El Desafío de Erradicar Prácticas Arraigadas en la Burocracia Municipal
Un reciente caso de corrupción ha sacudido la administración municipal de Celaya, al ser descubierto un empleado de Tesorería con 38 años de servicio que presuntamente cometió fraude durante décadas. La situación ha generado una sorpresa manifiesta por parte del presidente municipal, Juan Miguel Ramírez Sánchez, quien ha expresado su asombro ante el hecho de que el modo de operar del funcionario no fuera detectado en administraciones anteriores. Este incidente pone en el centro del debate la eficacia de los mecanismos de control interno y la persistencia de prácticas irregulares en el aparato burocrático.

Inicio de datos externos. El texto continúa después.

What follows belongs to an exercise in optimizing a design on an open flow for small area, a short achievable clock period and few clock cycles per item; a production flow would make more cautious choices.
Only simulation tests tie the RTL to the original design; equivalence was not proved.

Setup of amber:
## rs_group_codec
module rs_group_codec (
    input  wire         clk,
    input  wire         rst_n,         
    input  wire         in_valid,
    output wire         in_ready,
    input  wire         in_op,         
    input  wire [255:0] in_data,
    input  wire [23:0]  in_check,      
    input  wire [31:0]  in_addr,       
    output reg          out_valid,
    input  wire         out_ready,
    output wire [255:0] out_data,
    output wire [23:0]  out_check,
    output wire [1:0]   out_status,
    output wire [5:0]   out_pos
);
Size in the first run: ~610 I/O pins, ~0.029 mm² of cells after synthesis.
Settings: LEC_CHECK=0, CAP_MARGIN=20, CORE_AREA=5 5 235 235, CTS_BUF_LIST=sky130_fd_sc_hd__clkbuf_8, DIE_AREA=0 0 240 240, GPL_ROUTABILITY_DRIVEN=0, PLACE_DENSITY=0.8, SLEW_MARGIN=20; clock period 15.0 ns.
standard.sh (not shown) runs the stock make flow with config.mk's settings and CLKGATE_MAP_FILE= SYNTH_SCRIPT=/design/flow/synth_recipe.tcl, a recipe that flattens the netlist after the stock synthesis.
==> flow/flow/run.sh <==
#!/bin/bash
set -euo pipefail
MARGIN=$(cat flow/margin.txt)
bash standard.sh \
  "BUFFER_PORTS_ARGS=-buffer_cell sky130_fd_sc_hd__buf_1" \
  "SETUP_SLACK_MARGIN=$MARGIN" \
  finish > standard.log 2>&1
==> flow/flow/margin.txt <==
7
Testbench counts of amber, summed over its fixed seeds: cycles 9,608, items 9,600.
## Diff of input files: maple against amber
# amber
export LEC_CHECK = 0
export CAP_MARGIN = 20
export CORE_AREA = 5 5 235 235
export CTS_BUF_LIST = sky130_fd_sc_hd__clkbuf_8
export DIE_AREA = 0 0 240 240
export GPL_ROUTABILITY_DRIVEN = 0
export PLACE_DENSITY = 0.8
export SLEW_MARGIN = 20
create_clock -name core_clock -period 15.0 [get_ports {clk}]
# maple
export LEC_CHECK = 0
export CAP_MARGIN = 20
export CORE_AREA = 5 5 235 235
export CTS_BUF_LIST = sky130_fd_sc_hd__clkbuf_8
export DIE_AREA = 0 0 240 240
export PLACE_DENSITY = 0.65
export SETUP_SLACK_MARGIN = 5
export SLEW_MARGIN = 20
create_clock -name core_clock -period 15.0 [get_ports {clk}]
==> flow/run.sh (new file) <==
#!/bin/bash
# synth_recipe.tcl (not shown) runs the flow's synth.tcl, then flattens the netlist and writes it again
# the make line also repeats each setting of config.mk as NAME=value (left out here)
make -C /OpenROAD-flow-scripts/flow DESIGN_CONFIG=/design/flow/config.mk WORK_HOME=/design/flow/orfs CLKGATE_MAP_FILE= SYNTH_SCRIPT=/design/flow/synth_recipe.tcl finish
removed: flow/flow/run.sh
removed: flow/flow/margin.txt
removed: flow/standard.sh
--- outcome ---
- When maple is measured against amber, its area growth from synthesis to layout turns out 8.9 points higher.
- Relative to amber, sum of routed wire segments on met1 has gone up in maple.
- Taking amber as the reference, in maple worst setup margin has decreased, final design instance area without fill went up, highest clock frequency the design can meet lower.
- Lower number of antenna violations at the first check in global routing was reported by maple, not amber.
- End-of-flow core utilization sits higher in maple than in amber.
- Compared with amber, the router placed fewer vias in maple.
- Summary of the comparison: wire length is higher in maple, relative to amber.
diff inputs: maple => tundra
# maple
export LEC_CHECK = 0
export CAP_MARGIN = 20
export CORE_AREA = 5 5 235 235
export CTS_BUF_LIST = sky130_fd_sc_hd__clkbuf_8
export DIE_AREA = 0 0 240 240
export PLACE_DENSITY = 0.65
export SETUP_SLACK_MARGIN = 5
export SLEW_MARGIN = 20
create_clock -name core_clock -period 15.0 [get_ports {clk}]
# tundra
export LEC_CHECK = 0
export CAP_MARGIN = 20
export CORE_AREA = 5 5 235 235
export CTS_BUF_LIST = sky130_fd_sc_hd__clkbuf_8
export DIE_AREA = 0 0 240 240
export GPL_ROUTABILITY_DRIVEN = 0
export PLACE_DENSITY = 0.65
export SLEW_MARGIN = 20
create_clock -name core_clock -period 15.0 [get_ports {clk}]
==> flow/flow/run.sh (new file) <==
#!/bin/bash
set -euo pipefail
MARGIN=$(cat flow/margin.txt)
bash standard.sh \
  "BUFFER_PORTS_ARGS=-buffer_cell sky130_fd_sc_hd__buf_1" \
  "SETUP_SLACK_MARGIN=$MARGIN" \
  finish > standard.log 2>&1
==> flow/flow/margin.txt (new file) <==
7
==> flow/standard.sh (new file) <==
#!/bin/bash
# synth_recipe.tcl (not shown) runs the flow's synth.tcl, then flattens the netlist and writes it again
# the make line also repeats each setting of config.mk as NAME=value (left out here)
make -C /OpenROAD-flow-scripts/flow DESIGN_CONFIG=/design/flow/config.mk WORK_HOME=/design/flow/orfs CLKGATE_MAP_FILE= SYNTH_SCRIPT=/design/flow/synth_recipe.tcl "${@:-finish}"
removed: flow/run.sh
==> comparison <==
Taking maple over tundra, the final instance area ratio works out to 1.08.
tundra ends up with a number of global-route vias before repair that is 4.5% lower than in maple.
maple → tundra: non-clock buffering overhead in the final layout now sits lower, non-clock buffer count now sits higher, slack of the worst reg-to-reg path now sits higher, met1 wire length now sits lower, global-route total usage across every layer now sits lower.
Comparing maple and tundra, share of cell area taken by flip-flops and latches is higher on tundra.
Timing, DRC, antenna: 0 failures across maple and tundra
The inputs of violet differ from those of tundra as listed below.
# tundra
export LEC_CHECK = 0
export CAP_MARGIN = 20
export CORE_AREA = 5 5 235 235
export CTS_BUF_LIST = sky130_fd_sc_hd__clkbuf_8
export DIE_AREA = 0 0 240 240
export GPL_ROUTABILITY_DRIVEN = 0
export PLACE_DENSITY = 0.65
export SLEW_MARGIN = 20
create_clock -name core_clock -period 15.0 [get_ports {clk}]
# violet
export LEC_CHECK = 0
export CAP_MARGIN = 20
export CORE_AREA = 5 5 235 235
export CTS_BUF_LIST = sky130_fd_sc_hd__clkbuf_8
export DIE_AREA = 0 0 240 240
export PLACE_DENSITY = 0.65
export SLEW_MARGIN = 20
create_clock -name core_clock -period 15.0 [get_ports {clk}]
==> flow/flow/margin.txt <==
6.75
==> comparison <==
- A cell at the slowest stage of the critical path of sky130_fd_sc_hd__xnor3_1 is what tundra shows, while sky130_fd_sc_hd__xnor2_1 belongs to violet.
- in_data[197] as the critical path launch point was reported by tundra, and in_data[223] by violet.
- [violet] hold slack rose 0.039 ns relative to tundra
- Summary: maximum frequency, violet worse than tundra
- Delta (violet minus tundra): detailed route wirelength on metal3 higher, layout net count went up about 0.4%, relative area of clock buffers and inverters in the final design increased 0.52 points.
- From tundra to violet the numbers moved as follows: pin count of the biggest net entering global routing increased by 8.6% relative to the old numbers; routed wire length increased by 6.1% relative to the old numbers; final-layout fill cell count decreased by 3.5% relative to the old numbers.

separate check: timing with driven ports:
How much do the figures lean on ideal ports? The routed layouts below were timed once more, with nothing changed but the port constraints. Step 1 assumes that a clkbuf_16 drives the clock port and a buf_2 every other input. Step 2 also shifts input and output timing later by t, the mid clock arrival at the registers, as if the neighbouring blocks saw the same clock. Slacks: ideal ports / drivers / drivers and shift; pairs: ideal ports / drivers.
| run | t (ns) | setup slack, ns | clock arrival spread, ns | cell pins on the clock port's net |
|---|---|---|---|---|
| amber | 0.731 | 6.921 / 6.934 / 6.221 | 0.059 / 0.058 | 1 |
| maple | 0.724 | 5.309 / 5.337 / 4.613 | 0.052 / 0.052 | 1 |
| tundra | 0.707 | 7.010 / 7.023 / 6.316 | 0.040 / 0.040 | 1 |
| violet | 0.716 | 6.742 / 6.743 / 6.056 | 0.041 / 0.040 | 1 |
After both steps every run listed still meets setup and hold. The setup slack of amber, which loses most, moves by +0.013 ns with the drivers and by -0.700 ns with both steps.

Un Fraude de Décadas: La Sombra de la Impunidad en Tesorería
El funcionario, cuya identidad no ha sido revelada con detalle, fue separado del cargo tras ser descubierto cobrando 18 pesos a los tianguistas mediante la venta de «boletitos» apócrifos. Se estima que esta práctica pudo haber acumulado cerca de 1.2 millones de pesos, e incluso «millones». La extensión del fraude por casi cuatro décadas de servicio sugiere una profunda impunidad y una operación con «total impunidad».
La Disyuntiva del Despido: Justicia vs. Antigüedad Laboral
El Presidente Municipal, Ramírez Sánchez, ha optado por girar la instrucción de despedir al funcionario, sin importar sus años de servicio. Esta decisión, calificada por él como necesaria para evitar que personal «que por muchos años abusó de su puesto» permanezca en la administración, ha generado debates internos, con regidores y otros funcionarios abogando por permitir que el implicado se jubilara. Sin embargo, el alcalde ha sido contundente al afirmar que el daño causado a la colectividad prevalece sobre las consideraciones personales. La complejidad del caso se agrava al considerar que, a pesar del fraude cometido, el funcionario podría aún exigir su jubilación integral.
De «Boletitos» a Millones: El Modus Operandi y la Red Subterránea
El esquema de fraude incluía el envío de conocidos a realizar los cobros ilegales, a quienes se les pagaba 200 pesos por día. Además, se ha denunciado que el mismo empleado entregaba vales de manera irregular y repartía dinero en efectivo. Esta red de cobros ilegales, con la venta de boletos numerados hasta el 65 mil, evidencia un sistema organizado que operó bajo el radar durante un extenso periodo.
Cero Tolerancia: ¿Declaración de Principios o Estrategia Costosa?
Ante estos hechos, el Presidente Municipal ha reiterado su postura de «cero tolerancia a la corrupción», informando sobre varios despidos, incluyendo funcionarios de primer nivel. Ramírez Sánchez ha justificado estas acciones bajo el principio de que «Si se roban un peso hoy, mañana se pueden robar un millón». No obstante, el alcalde también ha mencionado que su gobierno enfrenta más de 100 denuncias acumuladas de administraciones anteriores, que podrían costar hasta 200 millones de pesos. En este contexto, ha expresado una preferencia por las renuncias en lugar de los procesos judiciales, argumentando que estos últimos se alargan por años y solo benefician a los abogados, lo que plantea interrogantes sobre la voluntad real de llevar a los responsables ante la justicia y las implicaciones económicas de esta estrategia para las arcas municipales.
La adquisición de 10 camiones para la recolección de basura, gracias a compras consolidadas y medidas de ahorro, es presentada como un ejemplo del impacto positivo de la disciplina financiera. Sin embargo, la persistencia de casos de corrupción de esta magnitud y la dificultad para procesar legalmente a los implicados, ponen de manifiesto que el camino hacia un saneamiento total de la administración pública en Celaya es un desafío que va más allá de las cifras de ahorro y las declaraciones de principios.